**flow/design.v**
```verilog
package DTB_PKG;
   localparam integer unsigned  TRB_WIDTH = 32;
   localparam integer unsigned  TRB_ADDR_WIDTH = 8;
   localparam integer unsigned  TRB_DEPTH = 256;
   localparam integer unsigned  TRB_MAX_TRACES = 16;
   localparam integer unsigned  TRB_NTRACE_BITS = $clog2($clog2(TRB_MAX_TRACES) + 1);
   typedef enum logic[1:0]
                {
                 trace_mode     = 2'b00,
                 rw_stream_mode = 2'b01,
                 r_stream_mode  = 2'b10,
                 w_stream_mode  = 2'b11
                 } trg_mode_t;
   localparam integer unsigned  TRB_DELAY_BITS = 8 - 2 - TRB_NTRACE_BITS;
   typedef struct               packed {
      trg_mode_t                  trg_mode;
      logic [TRB_NTRACE_BITS-1:0] trg_num_traces;
      logic [TRB_DELAY_BITS-1:0]  trg_delay;
   } control_t;
   localparam                     logic [2 + TRB_NTRACE_BITS + TRB_DELAY_BITS -1 :0] CONTROL_DEFAULT = '0;
   typedef struct                 packed {
      logic                       trg_event;
      bit [ $clog2(TRB_WIDTH)-1:0 ] event_pos;
      logic [7 - $clog2(TRB_WIDTH) - 1:0] zero;
   } status_t;
   localparam                       status_t STATUS_DEFAULT = '0;
   endpackage : DTB_PKG  
localparam integer unsigned TRB_WIDTH = 32;
localparam integer unsigned TRB_ADDR_WIDTH = 8;
localparam integer unsigned TRB_DEPTH = 32;
localparam integer unsigned TRB_MAX_TRACES = 16;
localparam integer unsigned TRB_NTRACE_BITS = $clog2($clog2(TRB_MAX_TRACES));
typedef enum logic [1:0] {
  trace_mode     = 2'b00,
  rw_stream_mode = 2'b01,
  r_stream_mode  = 2'b10,
  w_stream_mode  = 2'b11
} trg_mode_t;
localparam integer unsigned TRB_MODE_BITS = 2;
localparam integer unsigned TRB_CONTROL_BITS = 8;
localparam integer unsigned TRB_DELAY_BITS = 8 - 2 - TRB_NTRACE_BITS;
typedef struct packed {
  trg_mode_t                  trg_mode;
  logic [TRB_NTRACE_BITS-1:0] trg_num_traces;
  logic [TRB_DELAY_BITS-1:0]  trg_delay;
} control_t;
localparam logic [2 + TRB_NTRACE_BITS + TRB_DELAY_BITS -1 : 0] CONTROL_DEFAULT = '0;
typedef struct packed {
  logic                               trg_event;
  bit [$clog2(TRB_WIDTH)-1:0]         event_pos;
  logic [7 - $clog2(TRB_WIDTH) - 1:0] zero;
} status_t;
localparam integer unsigned TRB_STATUS_BITS = 8;
localparam status_t STATUS_DEFAULT = '0;
module MemoryController (
                         input logic                      CLK_I,
                         input logic                      RST_NI,
                         output logic                     RW_TURN_O,
                         output logic                     LOGGER_WRITE_ALLOW_O,
                         output logic                     LOGGER_READ_ALLOW_O,
                         input logic [TRB_ADDR_WIDTH-1:0] LOGGER_READ_PTR_I,
                         input logic [TRB_ADDR_WIDTH-1:0] LOGGER_WRITE_PTR_I,
                         input logic                      LOGGER_WRITE_I,
                         input logic [TRB_WIDTH-1:0]      LOGGER_DATA_I,
                         output logic [TRB_WIDTH-1:0]     LOGGER_DATA_O,
                         input logic                      TRG_EVENT_I,
                         input logic [1:0]                MODE_I,
                         output logic                     WRITE_ALLOW_O,
                         output logic                     READ_ALLOW_O,
                         output logic [TRB_WIDTH-1:0]     READ_DATA_O,
                         input logic                      READ_I,
                         input logic [TRB_WIDTH-1:0]      WRITE_DATA_I,
                         input logic                      WRITE_I
                         );
   logic                    write_turn, read_turn;
   assign read_turn = ~ write_turn;
   assign RW_TURN_O = write_turn;
   always_ff @(posedge CLK_I) begin
      if (!RST_NI) begin
         write_turn <= 0;
      end
      else begin
            write_turn <= ~write_turn;
      end
   end
   function logic incmod_unequal(input int unsigned a, input int unsigned b);
      int unsigned next;
      next = ((a + 1) % TRB_DEPTH);
      return (next != b);
   endfunction  
   bit [TRB_ADDR_WIDTH-1:0]           log_rptr, log_wptr;
   bit [TRB_ADDR_WIDTH-1:0]           log_wptr_next;
   assign log_rptr = LOGGER_READ_PTR_I;
   assign log_wptr = LOGGER_WRITE_PTR_I;
   assign log_wptr_next = (log_wptr + 1) % TRB_DEPTH;
   bit [TRB_ADDR_WIDTH-1:0]           sys_rptr, sys_wptr;
   bit [TRB_ADDR_WIDTH-1:0]           sys_wptr_next;
   assign sys_wptr_next = (sys_wptr + 1) % TRB_DEPTH;
   logic                              log_read_allow;
   assign LOGGER_READ_ALLOW_O = log_read_allow;
   logic                              log_write_allow;
   assign LOGGER_WRITE_ALLOW_O = log_write_allow;
   logic                              sys_read_allow;
   assign READ_ALLOW_O = sys_read_allow;
   logic                              sys_write_allow;
   assign WRITE_ALLOW_O = sys_write_allow;
   assign log_read_allow = MODE_I == trace_mode  ||
                           MODE_I == r_stream_mode ||
                           log_rptr != sys_wptr;
   assign log_write_allow = MODE_I == trace_mode ||
                            MODE_I == w_stream_mode ||
                            (log_wptr_next != log_rptr);
   always_comb begin
      sys_read_allow = 0;
      if (MODE_I == trace_mode) begin
        sys_read_allow = TRG_EVENT_I & !read_turn;
      end
      else if(MODE_I != w_stream_mode) begin
         if (sys_rptr != log_wptr) begin
            sys_read_allow = !read_turn;
         end
      end
   end
   always_comb begin
      sys_write_allow = 0;
      if (MODE_I == w_stream_mode) begin
        sys_write_allow = !write_turn;
      end
      else if(MODE_I == rw_stream_mode) begin
         if (sys_wptr_next != sys_rptr) begin
            sys_write_allow = !write_turn;
         end
      end
   end
   logic                              sys_pending_read;
   always_ff @(posedge CLK_I) begin : READ_POINTER_INC
      if (!RST_NI) begin
         sys_rptr <= TRB_DEPTH/2-1;
         sys_pending_read <= 0;
      end
      else begin
         if (MODE_I == trace_mode && !TRG_EVENT_I) begin
            sys_rptr <= log_wptr;
         end
         else begin
            if (READ_I) begin
               sys_pending_read <= 1;
            end
            if (READ_I || sys_pending_read) begin
               if (sys_read_allow && (MODE_I == trace_mode || sys_rptr != sys_wptr)) begin
                  sys_rptr <= (sys_rptr + 1) % TRB_DEPTH;
                  sys_pending_read <= 0;
               end
            end
         end
      end
   end
   always_ff @(posedge CLK_I) begin : WRITE_POINTER_INC
      if (!RST_NI) begin
         sys_wptr <= 0;
      end
      else begin
         if (!write_turn && WRITE_I) begin
            if (sys_write_allow) begin
               if ( MODE_I == rw_stream_mode && (sys_wptr + 1) % TRB_DEPTH != sys_rptr) begin
                  sys_wptr <= (sys_wptr + 1) % TRB_DEPTH;
               end
               else if(MODE_I == w_stream_mode) begin
                  sys_wptr <= (sys_wptr + 1) % TRB_DEPTH;
               end
            end
         end
      end
   end
   bit [TRB_ADDR_WIDTH-1:0] read_addr, write_addr;
   logic [TRB_WIDTH-1:0]     read_data, write_data;
   always_comb begin : RW_STROBE_MUX
      if(write_turn && LOGGER_WRITE_I) begin
         write_addr <= log_wptr;
         write_data <= LOGGER_DATA_I;
      end
      else begin
         write_data <= WRITE_DATA_I;
         write_addr <= sys_wptr;
      end
      if(read_turn) begin
         read_addr <= log_rptr;
      end
      else begin
         read_addr <= sys_rptr;
      end
   end
   always_ff @(posedge CLK_I) begin: MUX_READ_DATA
      if (!RST_NI) begin
         LOGGER_DATA_O <= '0;
         READ_DATA_O <= '0;
      end
      else begin
         if(!read_turn) begin
            READ_DATA_O <= read_data;
         end
         else begin
            LOGGER_DATA_O <= read_data;
         end
      end
   end
   SimBRAM_1KB bram
     (
      .clk(CLK_I),
      .rd_addr(read_addr),
      .rd_data(read_data),
      .wr_addr(write_addr),
      .wr_data(write_data),
      .C0(1'b0),  
      .C1(1'b0),
      .C2(1'b0),  
      .C3(1'b0),
      .C4(1'b1),  
      .C5(1'b0)   
      );
endmodule  
module SimBRAM_1KB (
                    input logic                    clk,
                    input bit [TRB_ADDR_WIDTH-1:0] rd_addr,
                    output logic [TRB_WIDTH-1:0]   rd_data,
                    input bit [TRB_ADDR_WIDTH-1:0] wr_addr,
                    input logic [TRB_WIDTH-1:0]    wr_data,
                    input logic                    C0,  
                    input logic                    C1,
                    input logic                    C2,
                    input logic                    C3,
                    input logic                    C4,
                    input logic                    C5
) ;
   logic [0:TRB_DEPTH-1]                             ram [TRB_WIDTH-1:0];
   initial begin
      for (int unsigned i =0; i<TRB_DEPTH; i++) begin
         ram[i] <= i;
      end
   end
   always_ff @(posedge clk) begin
      ram[wr_addr] <= wr_data;
   end
   assign rd_data = ram[rd_addr];
endmodule  
```
**flow/run.sh**
```bash
#!/bin/bash
# OpenROAD 26Q1-2900-gdf79404cd8, Yosys 0.63+post, stock flow scripts
make -C /OpenROAD-flow-scripts/flow DESIGN_CONFIG=/design/flow/config.mk WORK_HOME=/design/flow/orfs finish
```
**flow/config.mk**
```make
export PLATFORM = sky130hd
export DESIGN_NAME = MemoryController
export DESIGN_NICKNAME = MemoryController
export VERILOG_FILES = /design/flow/design.v
export SDC_FILE = /design/flow/constraint.sdc
export NUM_CORES = 4
export LEC_CHECK = 1
export CORE_UTILIZATION = 50
```
**flow/constraint.sdc**
```tcl
current_design MemoryController

set clk_period 40.1
set clk_io_pct 0.2

create_clock -name clk0 -period $clk_period [get_ports {CLK_I}]

set non_clock_inputs [all_inputs -no_clocks]
set_input_delay [expr $clk_period * $clk_io_pct] -clock clk0 $non_clock_inputs
set_output_delay [expr $clk_period * $clk_io_pct] -clock clk0 [all_outputs]
```
==> deck_impl_summary.md <==
Flow Results at a Glance

Status
  • Result of the run: complete, no violations

Clock network
  • Worst-Skew Late Latency: 710 ps
  • Clock H-tree levels: 3
  • Root buffer cell: clkbuf_16
  • Clock buffer count from CTS: 112
  • Hold_buf cts: 0
  • Post-CTS sizing: 0
  • Total clock sinks: 1103
  • Max Root-Sink Buffers: 3
  • CTS tree: built
  • Post-CTS setup buffer count: 0
  • Worst-path clk slew: 60 ps

Yosys
  • Netlist cell types: 70
  • Dominant synthesized flop cell: edfxtp_1
  • Flops & latches, synth: 1103
  • Post-synth EDFFs: 1024
  • Yosys stat area: 47400 sq um
  • Synth warn: 2
  • Post-synth ARST share: 0
  • Yosys cell count: 3444
  • Register area share after synthesis: 0.682
  • Post-Syn Instances: 3444
  • Mapped Area: 47400 sq um
  • Synth Area per Inst: 13.8 sq um

Worst setup path
  • Crit start category: primary input
  • Crit Path Class: primary input to output port
  • Arrival time at the worst endpoint: 10050 ps
  • Worst-path fanout max: 9
  • Crit end category: output port
  • CP required: 32080 ps

Global route
  • Gr ovfl total: 0
  • Pin count of the biggest net entering global routing: 99
  • Initial antenna violation count: 1
  • Global Route Usage Sum: 0.327
  • First-pass GRT wire length: 204000 um
  • Vias in the first global route: 31400

Power
  • P_int: 1970 uW
  • Clock network fraction of design power: 0.390
  • P_leak: 0.0179 uW
  • Pwr/cell area: 48.1 nW/um^2
  • Sw Share: 0.243
  • Flop pwr share: 0.500
  • Switching power: 631 uW
  • Peak supply drop: 0.0000375 V
  • Logic pwr share: 0.109

STA
  • Layout Skew: 32.6 ps
  • Slew margin rel.: 0.379
  • Max Freq: 55.3 MHz
  • Setup TNS: 0 ps
  • Worst Tran Pin Value: 928 ps
  • RSZ-0062 raised after global routing: false
  • Final Hold Fails: 0
  • Slew Limit Fails: 0
  • Final setup violation count: 0
  • Setup ws final: 22030 ps
  • Fin crit share: 0.451
  • Final min period: 18070 ps

Place
  • IO buf count: 156
  • Hpwl dp: 77500 um
  • Pre-CTS setup slack: 22020 ps
  • Placer Congestion: 0.910

Final layout
  • Commonest Layout Cell: edfxtp_1
  • Final Util: 0.578
  • Layout area overhead: 14.0%
  • Fillers: 7051
  • Share of layout cells above drive strength 1: 0.122
  • Seq. cell area: 32300 sq um
  • Most instantiated logic cells after routing: edfxtp_1 (1024), o21ai_0 (283), nand2_1 (221), nand2b_1 (171), clkdlybuf4s50_1 (154)
  • Logic area: 13800 sq um

Run
  • Max-Cap Viols: 0
  • Tool warnings: 29

Detailed routing
  • DR top layer: met5
  • Post-Route WL: 141000 um
  • Avg WL per Cell: 28.7 um
  • Met2 WL: 63700 um
  • Final ANT Viol Nets: 0
  • Met1 WL: 47500 um
  • DR DRC count: 0
  • DR pass1 iterations: 6
  • Vias per std cell: 6.21
  • Via count: 30500
  • Met3 WL: 24300 um
  • Initial DRC Count: 2428

Die
  • DIE WIDTH: 310 um
  • Io pins: 157
  • Die ar.: 96100 sq um
  • Placeable Area: 93600 sq um
  • FP Util: 0.507
  • Die Span Y: 310 um
  • Rows: 112

Hold path
  • Worst Hold Class: register to register
-- per-stage QoR --
stage               hold slack, ps  instance area [sq um]  total power, uW  cells
floorplan                      422                  47400             1490   3444
global placement               477                  50500             1600   4704
detailed placement             477                  50500             1610   4704
CTS                            486                  54100             2610   4910
global route                   507                  54100             2680   4910
finish                         488                  54100             2600   4911
-- worst max-delay path, stage by stage --
cell	delay, ps
clkdlybuf4s50_1	610
ha_1	310
nand2b_1	150
and2_1	150
o211ai_1	150
o31ai_1	100
nand4_1	100
clkdlybuf4s50_1	460
-- per-layer routing --
| layer | up-vias | GRT usage |
|---|---|---|
| li1 | 13400 | - |
| met1 | 14800 | 0.422 |
| met2 | 2022 | 0.462 |
| met3 | 278 | 0.237 |
| met4 | 2 | 0.0950 |
| met5 | - | 0.00708 |
-- synthesized netlist by cell type, drive strengths merged, types with 21 or more instances --
| master | n | area share |
|---|---|---|
| mux2i | 64 | 0.014 |
| a21oi | 141 | 0.015 |
| nor2b | 132 | 0.017 |
| mux2 | 36 | 0.0086 |
| clkbuf | 146 | 0.012 |
| and2 | 78 | 0.010 |
| dfxtp | 79 | 0.033 |
| o21ai | 327 | 0.035 |
| nand2 | 222 | 0.018 |
| nand3 | 52 | 0.0055 |
| o22ai | 132 | 0.018 |
| nor2 | 63 | 0.0050 |
| buf | 96 | 0.013 |
| edfxtp | 1024 | 0.65 |
| a22oi | 109 | 0.017 |
| inv | 128 | 0.010 |
| nand2b | 171 | 0.023 |
| a21boi | 21 | 0.0033 |
| a221oi | 51 | 0.0094 |
| mux4 | 81 | 0.038 |
| nor3 | 58 | 0.0061 |
| o221ai | 31 | 0.0057 |
-- final cells by class --
| class | instances | share of cell area |
|---|---|---|
| timing repair buffer | 248 | 0.0420 |
| clock buffer | 152 | 0.0569 |
| clock inverter | 54 | 0.00914 |
| tap | 1254 | 0.0290 |
| sequential | 1103 | 0.598 |
| multi-input combinational | 1971 | 0.256 |
| inverter | 128 | 0.00889 |
| antenna | 1 | 0.0000463 |
-- final timing paths --
kind	from	to	slack [ps]	cells after the start
worst max-delay path	LOGGER_WRITE_PTR_I[0]	LOGGER_WRITE_ALLOW_O	22030	8
worst min-delay path	READ_DATA_O[16]	READ_DATA_O[16]	490	2
worst max register to register	write_turn	READ_DATA_O[12]	34620	9
worst min register to register	READ_DATA_O[16]	READ_DATA_O[16]	490	2
-- state kept, by name, summed over array words and instances, names as in the netlist --
name              flops
sys_pending_read      1
bram.ram           1024
LOGGER_DATA_O        32
write_turn            1
sys_wptr              5
sys_rptr              8
READ_DATA_O          32
-- cells by family after synthesis --
family / count (synthesis) / synth area share
buffers and inverters: 370 / 0.0344
XOR/XNOR: 30 / 0.00554
flip-flops: 1103 / 0.682
adder cells (fa/ha/maj): 7 / 0.00185
AND-OR/OR-AND: 928 / 0.125
AND/OR/NAND/NOR: 825 / 0.0912
multiplexers: 181 / 0.0607
-- power by group through the flow --
stage	combinational [uW]	clock [uW]	sequential (uW)
4_1_cts	284	1030	1300
5_1_grt	308	1070	1300
6_report	285	1020	1300
Power and IR drop assume default switching activity.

════════

In the listing above, locate the line containing "latches, synth: 1103" and the line containing "Detailed routing". Transcribe those two lines and everything between them, exactly as written.

■ **Problem solution**:
  • Flops & latches, synth: 1103
  • Post-synth EDFFs: 1024
  • Yosys stat area: 47400 sq um
  • Synth warn: 2
  • Post-synth ARST share: 0
  • Yosys cell count: 3444
  • Register area share after synthesis: 0.682
  • Post-Syn Instances: 3444
  • Mapped Area: 47400 sq um
  • Synth Area per Inst: 13.8 sq um

Worst setup path
  • Crit start category: primary input
  • Crit Path Class: primary input to output port
  • Arrival time at the worst endpoint: 10050 ps
  • Worst-path fanout max: 9
  • Crit end category: output port
  • CP required: 32080 ps

Global route
  • Gr ovfl total: 0
  • Pin count of the biggest net entering global routing: 99
  • Initial antenna violation count: 1
  • Global Route Usage Sum: 0.327
  • First-pass GRT wire length: 204000 um
  • Vias in the first global route: 31400

Power
  • P_int: 1970 uW
  • Clock network fraction of design power: 0.390
  • P_leak: 0.0179 uW
  • Pwr/cell area: 48.1 nW/um^2
  • Sw Share: 0.243
  • Flop pwr share: 0.500
  • Switching power: 631 uW
  • Peak supply drop: 0.0000375 V
  • Logic pwr share: 0.109

STA
  • Layout Skew: 32.6 ps
  • Slew margin rel.: 0.379
  • Max Freq: 55.3 MHz
  • Setup TNS: 0 ps
  • Worst Tran Pin Value: 928 ps
  • RSZ-0062 raised after global routing: false
  • Final Hold Fails: 0
  • Slew Limit Fails: 0
  • Final setup violation count: 0
  • Setup ws final: 22030 ps
  • Fin crit share: 0.451
  • Final min period: 18070 ps

Place
  • IO buf count: 156
  • Hpwl dp: 77500 um
  • Pre-CTS setup slack: 22020 ps
  • Placer Congestion: 0.910

Final layout
  • Commonest Layout Cell: edfxtp_1
  • Final Util: 0.578
  • Layout area overhead: 14.0%
  • Fillers: 7051
  • Share of layout cells above drive strength 1: 0.122
  • Seq. cell area: 32300 sq um
  • Most instantiated logic cells after routing: edfxtp_1 (1024), o21ai_0 (283), nand2_1 (221), nand2b_1 (171), clkdlybuf4s50_1 (154)
  • Logic area: 13800 sq um

Run
  • Max-Cap Viols: 0
  • Tool warnings: 29

Detailed routing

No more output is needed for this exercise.